● PROBLEM: Some lines below hold "inverters". Pick them out and copy them.

──────── SOURCE DATA

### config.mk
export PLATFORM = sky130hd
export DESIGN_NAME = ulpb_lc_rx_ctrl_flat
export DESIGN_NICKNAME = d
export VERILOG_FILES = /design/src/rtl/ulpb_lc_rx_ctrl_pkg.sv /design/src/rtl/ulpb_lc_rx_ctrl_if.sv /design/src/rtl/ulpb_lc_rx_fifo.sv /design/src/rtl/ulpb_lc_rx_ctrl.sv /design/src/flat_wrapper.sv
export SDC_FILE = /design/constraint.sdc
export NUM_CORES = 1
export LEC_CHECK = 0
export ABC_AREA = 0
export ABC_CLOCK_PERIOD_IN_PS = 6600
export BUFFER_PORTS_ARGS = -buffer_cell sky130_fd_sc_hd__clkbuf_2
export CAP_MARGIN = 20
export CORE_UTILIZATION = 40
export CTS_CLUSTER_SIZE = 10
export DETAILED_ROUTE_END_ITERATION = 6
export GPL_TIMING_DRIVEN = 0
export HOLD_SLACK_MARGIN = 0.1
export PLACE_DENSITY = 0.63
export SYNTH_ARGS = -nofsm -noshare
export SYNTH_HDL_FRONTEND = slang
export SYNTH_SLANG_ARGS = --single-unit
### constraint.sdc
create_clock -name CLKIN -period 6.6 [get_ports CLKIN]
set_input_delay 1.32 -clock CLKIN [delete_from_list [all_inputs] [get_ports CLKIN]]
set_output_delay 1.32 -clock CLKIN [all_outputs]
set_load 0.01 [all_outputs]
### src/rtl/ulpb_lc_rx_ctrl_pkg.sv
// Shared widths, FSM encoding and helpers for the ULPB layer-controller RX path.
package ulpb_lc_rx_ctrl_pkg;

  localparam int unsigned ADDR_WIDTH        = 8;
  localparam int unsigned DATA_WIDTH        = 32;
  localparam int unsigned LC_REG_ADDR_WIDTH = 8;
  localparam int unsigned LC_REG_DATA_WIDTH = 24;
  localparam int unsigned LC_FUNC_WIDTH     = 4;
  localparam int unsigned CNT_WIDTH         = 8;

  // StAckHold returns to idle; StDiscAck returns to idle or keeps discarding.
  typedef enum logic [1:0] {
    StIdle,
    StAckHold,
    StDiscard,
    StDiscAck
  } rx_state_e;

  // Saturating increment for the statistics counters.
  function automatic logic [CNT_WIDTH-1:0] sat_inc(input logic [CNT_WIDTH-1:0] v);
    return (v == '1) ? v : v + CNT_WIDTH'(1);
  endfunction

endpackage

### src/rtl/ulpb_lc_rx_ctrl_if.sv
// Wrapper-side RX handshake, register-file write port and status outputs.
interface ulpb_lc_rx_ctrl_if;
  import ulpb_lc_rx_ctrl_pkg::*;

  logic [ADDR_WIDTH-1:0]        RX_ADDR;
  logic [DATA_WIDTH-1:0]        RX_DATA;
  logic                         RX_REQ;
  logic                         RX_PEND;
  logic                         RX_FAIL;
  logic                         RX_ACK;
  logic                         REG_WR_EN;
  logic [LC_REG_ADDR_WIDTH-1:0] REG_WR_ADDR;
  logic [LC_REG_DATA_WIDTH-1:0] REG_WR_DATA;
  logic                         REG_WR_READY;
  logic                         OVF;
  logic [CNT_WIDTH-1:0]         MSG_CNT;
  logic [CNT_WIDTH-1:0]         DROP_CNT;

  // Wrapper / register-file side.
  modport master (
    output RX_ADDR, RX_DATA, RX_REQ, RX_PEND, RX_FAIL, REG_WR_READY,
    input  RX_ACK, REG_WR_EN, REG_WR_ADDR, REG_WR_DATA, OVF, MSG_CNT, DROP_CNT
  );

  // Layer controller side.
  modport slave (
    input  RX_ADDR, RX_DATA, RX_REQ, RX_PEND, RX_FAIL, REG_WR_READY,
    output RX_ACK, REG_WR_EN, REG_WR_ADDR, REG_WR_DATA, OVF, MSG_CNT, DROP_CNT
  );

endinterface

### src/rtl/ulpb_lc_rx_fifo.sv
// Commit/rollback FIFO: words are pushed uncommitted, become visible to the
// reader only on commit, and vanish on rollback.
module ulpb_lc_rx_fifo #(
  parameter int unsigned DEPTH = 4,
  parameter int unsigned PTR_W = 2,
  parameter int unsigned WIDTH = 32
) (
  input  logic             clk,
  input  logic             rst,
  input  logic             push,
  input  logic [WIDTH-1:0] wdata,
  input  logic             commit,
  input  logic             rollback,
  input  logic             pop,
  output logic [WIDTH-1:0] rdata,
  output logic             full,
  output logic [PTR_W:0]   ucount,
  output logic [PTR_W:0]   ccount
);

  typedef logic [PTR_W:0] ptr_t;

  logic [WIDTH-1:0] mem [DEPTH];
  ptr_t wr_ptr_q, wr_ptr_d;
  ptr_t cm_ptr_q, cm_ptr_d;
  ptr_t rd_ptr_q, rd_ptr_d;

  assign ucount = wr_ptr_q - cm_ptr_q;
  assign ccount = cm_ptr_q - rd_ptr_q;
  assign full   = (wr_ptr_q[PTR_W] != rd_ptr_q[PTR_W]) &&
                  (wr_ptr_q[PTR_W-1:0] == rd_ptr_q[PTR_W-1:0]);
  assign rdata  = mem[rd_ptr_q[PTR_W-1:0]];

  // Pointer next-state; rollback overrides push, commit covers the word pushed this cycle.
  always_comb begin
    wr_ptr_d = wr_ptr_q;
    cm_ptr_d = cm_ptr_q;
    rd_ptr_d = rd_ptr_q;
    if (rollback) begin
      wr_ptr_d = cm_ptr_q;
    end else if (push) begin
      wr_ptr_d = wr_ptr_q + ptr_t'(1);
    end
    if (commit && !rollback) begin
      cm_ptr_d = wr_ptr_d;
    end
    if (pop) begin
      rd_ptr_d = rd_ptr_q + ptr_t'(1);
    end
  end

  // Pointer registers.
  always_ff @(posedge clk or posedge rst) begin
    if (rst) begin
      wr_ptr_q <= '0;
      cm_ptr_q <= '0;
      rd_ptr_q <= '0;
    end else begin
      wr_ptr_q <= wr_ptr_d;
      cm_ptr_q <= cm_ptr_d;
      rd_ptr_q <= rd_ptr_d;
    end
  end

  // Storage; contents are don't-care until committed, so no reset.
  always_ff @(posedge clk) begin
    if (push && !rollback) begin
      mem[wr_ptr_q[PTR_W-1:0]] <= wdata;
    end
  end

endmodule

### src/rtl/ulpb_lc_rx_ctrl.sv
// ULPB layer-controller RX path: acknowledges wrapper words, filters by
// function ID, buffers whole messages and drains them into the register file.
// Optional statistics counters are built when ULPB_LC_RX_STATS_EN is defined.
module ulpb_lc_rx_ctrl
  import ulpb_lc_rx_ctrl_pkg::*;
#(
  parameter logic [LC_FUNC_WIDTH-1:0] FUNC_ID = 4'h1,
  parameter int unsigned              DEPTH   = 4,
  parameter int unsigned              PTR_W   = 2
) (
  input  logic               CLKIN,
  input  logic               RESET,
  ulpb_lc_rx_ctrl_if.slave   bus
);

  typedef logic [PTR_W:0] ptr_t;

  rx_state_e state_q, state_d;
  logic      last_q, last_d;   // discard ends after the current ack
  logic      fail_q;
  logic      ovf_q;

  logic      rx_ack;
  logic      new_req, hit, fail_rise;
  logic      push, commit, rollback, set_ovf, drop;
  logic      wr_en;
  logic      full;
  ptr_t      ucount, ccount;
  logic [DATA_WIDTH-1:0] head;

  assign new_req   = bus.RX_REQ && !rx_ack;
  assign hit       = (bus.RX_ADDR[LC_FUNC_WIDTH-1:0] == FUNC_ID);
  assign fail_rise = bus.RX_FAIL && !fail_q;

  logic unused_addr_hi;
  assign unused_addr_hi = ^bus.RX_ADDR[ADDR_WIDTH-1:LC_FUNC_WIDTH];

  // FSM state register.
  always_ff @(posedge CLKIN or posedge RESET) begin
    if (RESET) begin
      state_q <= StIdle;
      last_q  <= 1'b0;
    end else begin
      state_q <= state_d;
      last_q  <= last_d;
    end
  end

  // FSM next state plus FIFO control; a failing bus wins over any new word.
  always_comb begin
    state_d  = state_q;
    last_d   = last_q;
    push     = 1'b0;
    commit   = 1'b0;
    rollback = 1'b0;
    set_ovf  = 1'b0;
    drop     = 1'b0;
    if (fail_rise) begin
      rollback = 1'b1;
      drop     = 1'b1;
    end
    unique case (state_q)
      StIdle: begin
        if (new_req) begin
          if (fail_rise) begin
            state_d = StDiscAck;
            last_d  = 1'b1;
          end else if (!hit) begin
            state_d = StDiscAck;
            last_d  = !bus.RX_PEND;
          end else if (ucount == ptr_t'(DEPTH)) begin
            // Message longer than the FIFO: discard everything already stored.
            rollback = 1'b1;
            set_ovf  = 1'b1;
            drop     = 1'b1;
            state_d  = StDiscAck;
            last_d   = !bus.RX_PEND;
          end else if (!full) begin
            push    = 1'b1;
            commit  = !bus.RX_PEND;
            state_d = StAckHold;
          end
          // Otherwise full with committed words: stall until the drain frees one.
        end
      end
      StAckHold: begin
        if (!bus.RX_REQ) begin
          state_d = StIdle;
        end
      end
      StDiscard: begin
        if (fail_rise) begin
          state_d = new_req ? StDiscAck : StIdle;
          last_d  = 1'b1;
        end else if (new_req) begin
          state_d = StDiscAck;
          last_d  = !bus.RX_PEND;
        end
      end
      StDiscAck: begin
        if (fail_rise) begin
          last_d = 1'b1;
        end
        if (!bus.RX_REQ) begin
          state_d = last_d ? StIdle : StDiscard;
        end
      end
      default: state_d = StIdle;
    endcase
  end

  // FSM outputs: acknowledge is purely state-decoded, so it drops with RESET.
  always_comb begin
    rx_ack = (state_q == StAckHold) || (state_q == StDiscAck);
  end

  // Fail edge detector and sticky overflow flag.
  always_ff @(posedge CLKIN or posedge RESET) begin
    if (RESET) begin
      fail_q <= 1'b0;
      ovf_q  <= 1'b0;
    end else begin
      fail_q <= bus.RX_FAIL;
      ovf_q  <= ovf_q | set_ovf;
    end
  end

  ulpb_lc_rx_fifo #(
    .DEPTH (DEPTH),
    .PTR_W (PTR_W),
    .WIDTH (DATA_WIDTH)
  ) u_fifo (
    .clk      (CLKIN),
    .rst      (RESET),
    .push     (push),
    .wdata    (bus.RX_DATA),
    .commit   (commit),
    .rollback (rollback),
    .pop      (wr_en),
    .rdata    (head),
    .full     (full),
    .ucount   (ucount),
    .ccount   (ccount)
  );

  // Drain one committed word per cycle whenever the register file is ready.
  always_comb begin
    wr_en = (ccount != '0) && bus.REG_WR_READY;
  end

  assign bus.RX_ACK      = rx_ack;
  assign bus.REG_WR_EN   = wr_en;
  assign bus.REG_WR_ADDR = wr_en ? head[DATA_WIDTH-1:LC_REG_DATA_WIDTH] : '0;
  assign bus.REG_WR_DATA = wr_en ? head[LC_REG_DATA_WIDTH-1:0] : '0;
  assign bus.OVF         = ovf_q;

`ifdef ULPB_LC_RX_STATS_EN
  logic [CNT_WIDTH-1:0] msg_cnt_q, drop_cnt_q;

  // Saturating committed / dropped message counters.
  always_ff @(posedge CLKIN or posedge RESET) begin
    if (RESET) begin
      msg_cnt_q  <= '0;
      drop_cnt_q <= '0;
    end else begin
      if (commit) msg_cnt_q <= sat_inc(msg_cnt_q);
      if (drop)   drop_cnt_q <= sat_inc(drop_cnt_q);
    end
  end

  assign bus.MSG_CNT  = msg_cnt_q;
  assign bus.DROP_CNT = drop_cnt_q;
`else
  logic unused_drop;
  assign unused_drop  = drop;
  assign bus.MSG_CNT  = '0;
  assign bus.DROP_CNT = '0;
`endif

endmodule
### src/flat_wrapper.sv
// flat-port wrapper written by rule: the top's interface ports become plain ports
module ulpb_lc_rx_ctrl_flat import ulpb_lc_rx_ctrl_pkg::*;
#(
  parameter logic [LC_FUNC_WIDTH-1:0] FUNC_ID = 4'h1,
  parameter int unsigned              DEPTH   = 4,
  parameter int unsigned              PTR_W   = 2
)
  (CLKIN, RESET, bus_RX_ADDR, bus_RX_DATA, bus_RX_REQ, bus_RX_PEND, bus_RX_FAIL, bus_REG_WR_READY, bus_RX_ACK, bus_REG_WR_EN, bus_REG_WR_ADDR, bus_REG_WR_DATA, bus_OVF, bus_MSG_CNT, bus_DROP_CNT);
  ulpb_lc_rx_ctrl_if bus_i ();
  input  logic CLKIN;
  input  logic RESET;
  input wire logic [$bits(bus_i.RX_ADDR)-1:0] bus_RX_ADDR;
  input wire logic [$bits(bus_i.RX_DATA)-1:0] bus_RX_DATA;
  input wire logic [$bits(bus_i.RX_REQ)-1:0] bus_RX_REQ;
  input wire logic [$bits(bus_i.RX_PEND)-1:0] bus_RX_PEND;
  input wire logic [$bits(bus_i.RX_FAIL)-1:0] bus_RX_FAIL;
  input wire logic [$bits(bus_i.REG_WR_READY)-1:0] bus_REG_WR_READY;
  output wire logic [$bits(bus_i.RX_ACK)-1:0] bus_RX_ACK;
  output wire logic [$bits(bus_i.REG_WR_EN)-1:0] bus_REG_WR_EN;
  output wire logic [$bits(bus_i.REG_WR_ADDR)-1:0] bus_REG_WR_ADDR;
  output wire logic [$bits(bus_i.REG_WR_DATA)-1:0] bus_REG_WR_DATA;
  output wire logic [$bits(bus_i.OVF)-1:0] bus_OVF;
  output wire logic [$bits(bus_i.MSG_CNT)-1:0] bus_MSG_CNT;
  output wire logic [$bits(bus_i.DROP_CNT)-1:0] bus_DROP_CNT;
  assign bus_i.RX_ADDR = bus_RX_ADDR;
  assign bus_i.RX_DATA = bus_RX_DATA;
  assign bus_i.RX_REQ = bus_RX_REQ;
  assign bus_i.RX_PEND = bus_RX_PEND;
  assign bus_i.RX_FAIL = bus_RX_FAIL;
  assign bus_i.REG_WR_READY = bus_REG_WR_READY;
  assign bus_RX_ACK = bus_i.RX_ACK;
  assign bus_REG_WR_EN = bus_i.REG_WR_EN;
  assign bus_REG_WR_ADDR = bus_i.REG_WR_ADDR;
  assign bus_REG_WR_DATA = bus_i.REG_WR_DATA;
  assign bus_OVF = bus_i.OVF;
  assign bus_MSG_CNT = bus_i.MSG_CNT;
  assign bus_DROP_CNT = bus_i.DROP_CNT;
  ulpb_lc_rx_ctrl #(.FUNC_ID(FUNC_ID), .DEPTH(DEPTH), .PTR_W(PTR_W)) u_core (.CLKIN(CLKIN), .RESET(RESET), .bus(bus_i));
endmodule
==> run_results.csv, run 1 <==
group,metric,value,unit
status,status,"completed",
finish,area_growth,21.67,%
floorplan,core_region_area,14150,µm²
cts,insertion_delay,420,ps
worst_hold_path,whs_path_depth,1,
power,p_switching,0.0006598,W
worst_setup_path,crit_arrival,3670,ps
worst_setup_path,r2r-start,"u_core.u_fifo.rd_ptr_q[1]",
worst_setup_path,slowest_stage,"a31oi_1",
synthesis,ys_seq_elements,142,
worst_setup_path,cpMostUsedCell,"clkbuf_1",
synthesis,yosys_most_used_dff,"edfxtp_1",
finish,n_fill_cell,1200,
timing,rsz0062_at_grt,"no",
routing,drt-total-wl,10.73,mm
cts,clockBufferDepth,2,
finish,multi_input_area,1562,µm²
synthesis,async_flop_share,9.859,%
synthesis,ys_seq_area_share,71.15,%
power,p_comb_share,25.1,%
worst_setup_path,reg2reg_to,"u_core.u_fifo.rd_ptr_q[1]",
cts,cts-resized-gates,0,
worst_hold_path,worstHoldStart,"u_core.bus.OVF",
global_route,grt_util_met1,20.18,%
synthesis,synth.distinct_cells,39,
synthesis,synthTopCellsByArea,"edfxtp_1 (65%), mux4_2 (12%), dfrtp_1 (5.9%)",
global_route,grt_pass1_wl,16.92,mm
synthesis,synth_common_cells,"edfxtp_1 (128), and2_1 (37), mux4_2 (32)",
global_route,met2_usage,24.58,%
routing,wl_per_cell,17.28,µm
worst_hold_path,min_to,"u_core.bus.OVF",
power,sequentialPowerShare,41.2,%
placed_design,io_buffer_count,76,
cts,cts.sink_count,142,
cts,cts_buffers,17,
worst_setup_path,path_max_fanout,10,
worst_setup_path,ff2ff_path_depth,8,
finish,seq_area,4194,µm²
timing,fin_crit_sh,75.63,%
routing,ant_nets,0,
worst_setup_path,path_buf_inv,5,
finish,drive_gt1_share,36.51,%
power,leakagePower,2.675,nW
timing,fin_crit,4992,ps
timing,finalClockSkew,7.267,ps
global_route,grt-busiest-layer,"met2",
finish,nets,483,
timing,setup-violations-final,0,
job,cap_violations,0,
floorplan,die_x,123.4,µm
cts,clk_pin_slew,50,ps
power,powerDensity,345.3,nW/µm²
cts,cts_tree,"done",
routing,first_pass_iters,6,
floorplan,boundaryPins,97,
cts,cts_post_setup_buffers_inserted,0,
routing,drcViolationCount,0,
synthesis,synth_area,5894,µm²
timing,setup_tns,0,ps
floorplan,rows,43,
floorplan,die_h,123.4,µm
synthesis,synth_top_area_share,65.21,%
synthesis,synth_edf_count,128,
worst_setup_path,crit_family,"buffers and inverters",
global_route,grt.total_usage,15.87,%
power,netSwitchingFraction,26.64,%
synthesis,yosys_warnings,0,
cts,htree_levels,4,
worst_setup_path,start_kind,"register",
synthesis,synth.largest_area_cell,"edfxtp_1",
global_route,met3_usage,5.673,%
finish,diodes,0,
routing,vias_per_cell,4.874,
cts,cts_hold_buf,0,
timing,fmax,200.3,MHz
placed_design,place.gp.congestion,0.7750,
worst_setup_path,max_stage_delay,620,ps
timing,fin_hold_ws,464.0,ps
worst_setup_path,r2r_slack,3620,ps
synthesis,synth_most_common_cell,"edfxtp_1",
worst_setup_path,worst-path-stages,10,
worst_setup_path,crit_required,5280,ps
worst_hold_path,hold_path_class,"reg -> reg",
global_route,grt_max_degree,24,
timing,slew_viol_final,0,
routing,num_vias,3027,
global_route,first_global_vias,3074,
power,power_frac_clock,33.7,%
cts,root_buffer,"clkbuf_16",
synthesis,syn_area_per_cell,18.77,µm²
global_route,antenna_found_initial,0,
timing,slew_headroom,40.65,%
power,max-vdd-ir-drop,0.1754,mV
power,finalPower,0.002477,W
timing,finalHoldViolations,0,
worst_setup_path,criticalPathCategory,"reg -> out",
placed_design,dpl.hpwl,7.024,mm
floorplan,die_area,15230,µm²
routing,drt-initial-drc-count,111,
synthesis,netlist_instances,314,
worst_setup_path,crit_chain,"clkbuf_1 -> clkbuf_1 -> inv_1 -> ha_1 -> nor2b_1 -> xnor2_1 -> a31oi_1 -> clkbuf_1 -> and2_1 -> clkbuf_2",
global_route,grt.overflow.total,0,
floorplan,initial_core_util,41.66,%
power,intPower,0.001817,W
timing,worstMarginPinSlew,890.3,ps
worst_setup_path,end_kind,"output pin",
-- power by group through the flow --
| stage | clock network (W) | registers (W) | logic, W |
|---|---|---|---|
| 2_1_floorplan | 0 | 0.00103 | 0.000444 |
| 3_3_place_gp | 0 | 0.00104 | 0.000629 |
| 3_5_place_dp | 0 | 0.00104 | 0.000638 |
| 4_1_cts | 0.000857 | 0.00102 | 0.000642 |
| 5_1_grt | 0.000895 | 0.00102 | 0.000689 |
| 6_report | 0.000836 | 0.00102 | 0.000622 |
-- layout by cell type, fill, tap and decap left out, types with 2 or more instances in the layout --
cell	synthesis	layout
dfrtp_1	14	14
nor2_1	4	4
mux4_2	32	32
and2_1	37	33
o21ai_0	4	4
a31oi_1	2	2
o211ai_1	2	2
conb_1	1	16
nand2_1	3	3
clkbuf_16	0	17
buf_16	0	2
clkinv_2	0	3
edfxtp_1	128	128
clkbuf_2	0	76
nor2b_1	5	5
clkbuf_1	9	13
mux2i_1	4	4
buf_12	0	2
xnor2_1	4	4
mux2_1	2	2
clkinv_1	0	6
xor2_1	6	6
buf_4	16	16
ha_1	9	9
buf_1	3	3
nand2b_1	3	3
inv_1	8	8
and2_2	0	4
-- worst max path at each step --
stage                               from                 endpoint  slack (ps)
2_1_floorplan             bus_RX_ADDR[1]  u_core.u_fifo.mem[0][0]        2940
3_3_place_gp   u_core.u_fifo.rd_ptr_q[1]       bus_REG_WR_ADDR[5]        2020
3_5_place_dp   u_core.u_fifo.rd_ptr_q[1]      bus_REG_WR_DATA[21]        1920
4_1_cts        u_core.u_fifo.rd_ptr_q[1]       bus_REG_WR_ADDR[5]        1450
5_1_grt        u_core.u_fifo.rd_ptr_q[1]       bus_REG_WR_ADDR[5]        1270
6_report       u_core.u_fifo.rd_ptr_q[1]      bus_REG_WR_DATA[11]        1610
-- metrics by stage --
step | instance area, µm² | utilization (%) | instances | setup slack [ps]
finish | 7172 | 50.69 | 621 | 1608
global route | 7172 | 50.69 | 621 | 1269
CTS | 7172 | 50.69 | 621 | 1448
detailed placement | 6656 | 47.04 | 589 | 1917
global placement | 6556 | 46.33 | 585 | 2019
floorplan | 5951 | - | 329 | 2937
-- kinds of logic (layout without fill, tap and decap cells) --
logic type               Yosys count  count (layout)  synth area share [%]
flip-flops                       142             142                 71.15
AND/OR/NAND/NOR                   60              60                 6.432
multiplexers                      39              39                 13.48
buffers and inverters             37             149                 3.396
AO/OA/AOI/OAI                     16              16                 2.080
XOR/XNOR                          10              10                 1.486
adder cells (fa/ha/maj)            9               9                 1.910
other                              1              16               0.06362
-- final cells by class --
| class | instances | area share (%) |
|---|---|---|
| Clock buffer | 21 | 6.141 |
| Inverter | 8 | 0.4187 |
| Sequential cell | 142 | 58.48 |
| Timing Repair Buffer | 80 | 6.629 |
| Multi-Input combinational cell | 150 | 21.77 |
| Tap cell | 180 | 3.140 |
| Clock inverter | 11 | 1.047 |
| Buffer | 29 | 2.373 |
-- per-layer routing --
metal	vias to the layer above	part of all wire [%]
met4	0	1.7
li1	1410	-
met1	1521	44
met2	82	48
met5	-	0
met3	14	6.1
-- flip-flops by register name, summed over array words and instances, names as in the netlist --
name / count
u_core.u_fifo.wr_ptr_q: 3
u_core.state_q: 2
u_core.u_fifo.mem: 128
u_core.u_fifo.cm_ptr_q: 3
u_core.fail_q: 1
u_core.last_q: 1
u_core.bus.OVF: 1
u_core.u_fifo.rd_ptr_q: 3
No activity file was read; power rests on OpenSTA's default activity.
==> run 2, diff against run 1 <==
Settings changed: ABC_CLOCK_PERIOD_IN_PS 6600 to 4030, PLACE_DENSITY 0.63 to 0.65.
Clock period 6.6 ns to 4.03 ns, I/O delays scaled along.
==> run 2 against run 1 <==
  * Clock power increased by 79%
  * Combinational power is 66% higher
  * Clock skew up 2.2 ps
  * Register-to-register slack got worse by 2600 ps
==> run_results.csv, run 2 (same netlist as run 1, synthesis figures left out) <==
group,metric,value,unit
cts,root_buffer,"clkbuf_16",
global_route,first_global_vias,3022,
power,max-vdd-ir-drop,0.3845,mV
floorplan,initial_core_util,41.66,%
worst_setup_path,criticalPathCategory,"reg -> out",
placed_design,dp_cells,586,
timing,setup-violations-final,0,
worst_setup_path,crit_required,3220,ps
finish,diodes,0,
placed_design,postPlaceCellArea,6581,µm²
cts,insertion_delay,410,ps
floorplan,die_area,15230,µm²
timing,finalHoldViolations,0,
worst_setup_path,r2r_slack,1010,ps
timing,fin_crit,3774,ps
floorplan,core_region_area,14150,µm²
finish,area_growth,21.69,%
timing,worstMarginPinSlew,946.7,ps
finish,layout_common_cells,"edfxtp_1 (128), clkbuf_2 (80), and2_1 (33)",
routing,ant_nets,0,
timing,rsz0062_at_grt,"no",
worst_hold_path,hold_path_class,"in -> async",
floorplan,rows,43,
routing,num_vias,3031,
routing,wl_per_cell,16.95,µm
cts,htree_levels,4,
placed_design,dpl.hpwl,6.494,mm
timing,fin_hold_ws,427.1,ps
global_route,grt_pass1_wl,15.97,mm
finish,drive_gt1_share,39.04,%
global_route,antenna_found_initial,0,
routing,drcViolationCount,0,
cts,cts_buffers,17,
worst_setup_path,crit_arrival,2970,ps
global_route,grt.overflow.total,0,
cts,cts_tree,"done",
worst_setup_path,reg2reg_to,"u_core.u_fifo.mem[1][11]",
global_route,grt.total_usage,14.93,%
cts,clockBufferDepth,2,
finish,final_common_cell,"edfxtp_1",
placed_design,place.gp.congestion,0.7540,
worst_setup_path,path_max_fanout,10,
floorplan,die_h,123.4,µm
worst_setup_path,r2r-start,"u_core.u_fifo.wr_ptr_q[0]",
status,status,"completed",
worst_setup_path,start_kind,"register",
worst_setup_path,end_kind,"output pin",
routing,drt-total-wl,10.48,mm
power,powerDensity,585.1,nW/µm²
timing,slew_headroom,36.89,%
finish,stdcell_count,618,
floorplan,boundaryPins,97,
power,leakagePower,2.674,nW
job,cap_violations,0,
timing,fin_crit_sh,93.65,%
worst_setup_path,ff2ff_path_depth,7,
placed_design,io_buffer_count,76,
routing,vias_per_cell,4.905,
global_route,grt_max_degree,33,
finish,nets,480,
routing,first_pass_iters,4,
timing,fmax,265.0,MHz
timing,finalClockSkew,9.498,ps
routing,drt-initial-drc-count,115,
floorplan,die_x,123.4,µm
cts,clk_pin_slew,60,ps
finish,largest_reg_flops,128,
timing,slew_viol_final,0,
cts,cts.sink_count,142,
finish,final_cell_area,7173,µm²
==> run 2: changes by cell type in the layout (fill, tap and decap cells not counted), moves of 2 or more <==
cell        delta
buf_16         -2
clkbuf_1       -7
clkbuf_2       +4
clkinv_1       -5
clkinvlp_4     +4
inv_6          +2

────────────────

● SOLUTION FOR THIS EXERCISE:
worst_setup_path,crit_family,"buffers and inverters",
buffers and inverters             37             149                 3.396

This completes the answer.